__EXERCISE DETAILS__
Every line of the entries below from the one containing "lost under backpressure." to the one containing "accept | drain_issue;", both ends included, must be written out exactly. No other line belongs in the answer.

__LISTED ENTRIES__
$ cat src/rtl/psum_accumulator_spad_if.sv
// ---------------------------------------------------------------------------
// psum_accumulator_spad_if
// Bundles the accumulate, drain-control and drain-output ports of the
// partial-sum scratchpad.
//   slave  : the scratchpad side (accepts beats, produces drained entries)
//   master : the producer/consumer side
// Signals:
//   in_valid/in_ready/in_addr/in_data/in_clear : accumulate beat
//   drain_start/drain_max                      : drain request
//   out_valid/out_ready/out_data/out_addr      : drained entry stream
//   drain_done                                 : final drain handshake pulse
//   busy                                       : scratchpad not idle
// ---------------------------------------------------------------------------
interface psum_accumulator_spad_if #(
    parameter int DATA_WIDTH = 16,
    parameter int ADDR_WIDTH = 8
);
    logic                  in_valid;
    logic                  in_ready;
    logic [ADDR_WIDTH-1:0] in_addr;
    logic [DATA_WIDTH-1:0] in_data;
    logic                  in_clear;
    logic                  drain_start;
    logic [ADDR_WIDTH-1:0] drain_max;
    logic                  out_valid;
    logic                  out_ready;
    logic [DATA_WIDTH-1:0] out_data;
    logic [ADDR_WIDTH-1:0] out_addr;
    logic                  drain_done;
    logic                  busy;

    modport slave (
        input  in_valid, in_addr, in_data, in_clear, drain_start, drain_max, out_ready,
        output in_ready, out_valid, out_data, out_addr, drain_done, busy
    );

    modport master (
        output in_valid, in_addr, in_data, in_clear, drain_start, drain_max, out_ready,
        input  in_ready, out_valid, out_data, out_addr, drain_done, busy
    );
endinterface

$ cat src/rtl/psum_accumulator_spad.sv
// ---------------------------------------------------------------------------
// psum_accumulator_spad
// Partial-sum scratchpad. Accepted beats add into (or overwrite, with
// in_clear) the addressed entry via a two-stage read-modify-write pipeline
// with same-address forwarding. A drain streams entries 0..drain_max out
// over a valid/ready port and zeroes each entry as it is read.
// Ports:
//   clk  : rising-edge clock
//   rst  : asynchronous active-low reset
//   bus  : psum_accumulator_spad_if.slave (accumulate, drain, output stream)
// ---------------------------------------------------------------------------
module psum_accumulator_spad #(
    parameter int DATA_WIDTH = 16,
    parameter int ADDR_WIDTH = 8
) (
    input  logic                     clk,
    input  logic                     rst,
    psum_accumulator_spad_if.slave   bus
);
    localparam int DEPTH = 1 << ADDR_WIDTH;

    typedef enum logic [1:0] {IDLE, FLUSH, DRAIN} state_t;

    state_t                state_q;
    logic [DATA_WIDTH-1:0] mem [DEPTH];
    logic [DATA_WIDTH-1:0] rd_q;

    // Beat committing this cycle (accepted last cycle)
    logic                  s2_vld_q;
    logic [ADDR_WIDTH-1:0] s2_addr_q;
    logic [DATA_WIDTH-1:0] s2_data_q;
    logic                  s2_clr_q;
    // Forwarded operand captured when a beat followed one to the same address
    logic                  fwd_sel_q;
    logic [DATA_WIDTH-1:0] fwd_val_q;

    logic [ADDR_WIDTH-1:0] max_q;
    logic [ADDR_WIDTH-1:0] rd_cnt_q;
    logic                  rd_done_q;
    logic                  out_valid_q;
    logic [ADDR_WIDTH-1:0] out_addr_q;

    logic                  accept;
    logic [DATA_WIDTH-1:0] operand;
    logic [DATA_WIDTH-1:0] sum;
    logic                  out_fire;
    logic                  last_fire;
    logic                  drain_issue;
    logic                  ren;
    logic [ADDR_WIDTH-1:0] raddr;
    logic                  wen;
    logic [ADDR_WIDTH-1:0] waddr;
    logic [DATA_WIDTH-1:0] wdata;

    always_comb begin
        accept      = bus.in_valid & (state_q == IDLE);
        operand     = fwd_sel_q ? fwd_val_q : rd_q;
        sum         = s2_clr_q ? s2_data_q : operand + s2_data_q;
        out_fire    = out_valid_q & bus.out_ready;
        last_fire   = out_fire & (out_addr_q == max_q);
        // Read k only when the output register is free (or freeing) so
        // nothing is lost under backpressure.
        drain_issue = (state_q == DRAIN) & ~rd_done_q & (~out_valid_q | bus.out_ready);
        // Accumulate and drain never overlap: DRAIN is entered with an empty
        // pipeline and no beats are accepted outside IDLE.
        ren         = accept | drain_issue;
        raddr       = drain_issue ? rd_cnt_q : bus.in_addr;
        wen         = s2_vld_q | drain_issue;
        waddr       = s2_vld_q ? s2_addr_q : rd_cnt_q;
        wdata       = s2_vld_q ? sum : '0;
    end

    // Storage is not reset. rd_q only updates on a read, so it also serves
    // as the held output data while a drained entry is stalled.
    always_ff @(posedge clk) begin
        if (wen) mem[waddr] <= wdata;
        if (ren) rd_q <= mem[raddr];
    end

    always_ff @(posedge clk or negedge rst) begin
        if (!rst) begin
            state_q     <= IDLE;
            s2_vld_q    <= 1'b0;
            s2_addr_q   <= '0;
            s2_data_q   <= '0;
            s2_clr_q    <= 1'b0;
            fwd_sel_q   <= 1'b0;
            fwd_val_q   <= '0;
            max_q       <= '0;
            rd_cnt_q    <= '0;
            rd_done_q   <= 1'b0;
            out_valid_q <= 1'b0;
            out_addr_q  <= '0;
        end else begin
            s2_vld_q <= accept;
            if (accept) begin
                s2_addr_q <= bus.in_addr;
                s2_data_q <= bus.in_data;
                s2_clr_q  <= bus.in_clear;
                // Memory read this cycle misses the write in flight
                fwd_sel_q <= s2_vld_q & (s2_addr_q == bus.in_addr);
                fwd_val_q <= sum;
            end

            unique case (state_q)
                IDLE: begin
                    if (bus.drain_start) begin
                        max_q     <= bus.drain_max;
                        rd_cnt_q  <= '0;
                        rd_done_q <= 1'b0;
                        state_q   <= (accept | s2_vld_q) ? FLUSH : DRAIN;
                    end
                end
                FLUSH: begin
                    if (!s2_vld_q) state_q <= DRAIN;
                end
                DRAIN: begin
                    if (drain_issue) begin
                        // Saturate at max so a full-range drain cannot wrap
                        if (rd_cnt_q == max_q) rd_done_q <= 1'b1;
                        else                   rd_cnt_q  <= rd_cnt_q + 1'b1;
                    end
                    if (last_fire) state_q <= IDLE;
                end
                default: state_q <= IDLE;
            endcase

            if (drain_issue) begin
                out_valid_q <= 1'b1;
                out_addr_q  <= rd_cnt_q;
            end else if (out_fire) begin
                out_valid_q <= 1'b0;
            end
        end
    end

    assign bus.in_ready   = (state_q == IDLE);
    assign bus.out_valid  = out_valid_q;
    assign bus.out_data   = out_valid_q ? rd_q : '0;
    assign bus.out_addr   = out_addr_q;
    assign bus.drain_done = last_fire;
    assign bus.busy       = (state_q != IDLE) | s2_vld_q;
endmodule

__YOUR SOLUTION__
        // nothing is lost under backpressure.
        drain_issue = (state_q == DRAIN) & ~rd_done_q & (~out_valid_q | bus.out_ready);
        // Accumulate and drain never overlap: DRAIN is entered with an empty
        // pipeline and no beats are accepted outside IDLE.
        ren         = accept | drain_issue;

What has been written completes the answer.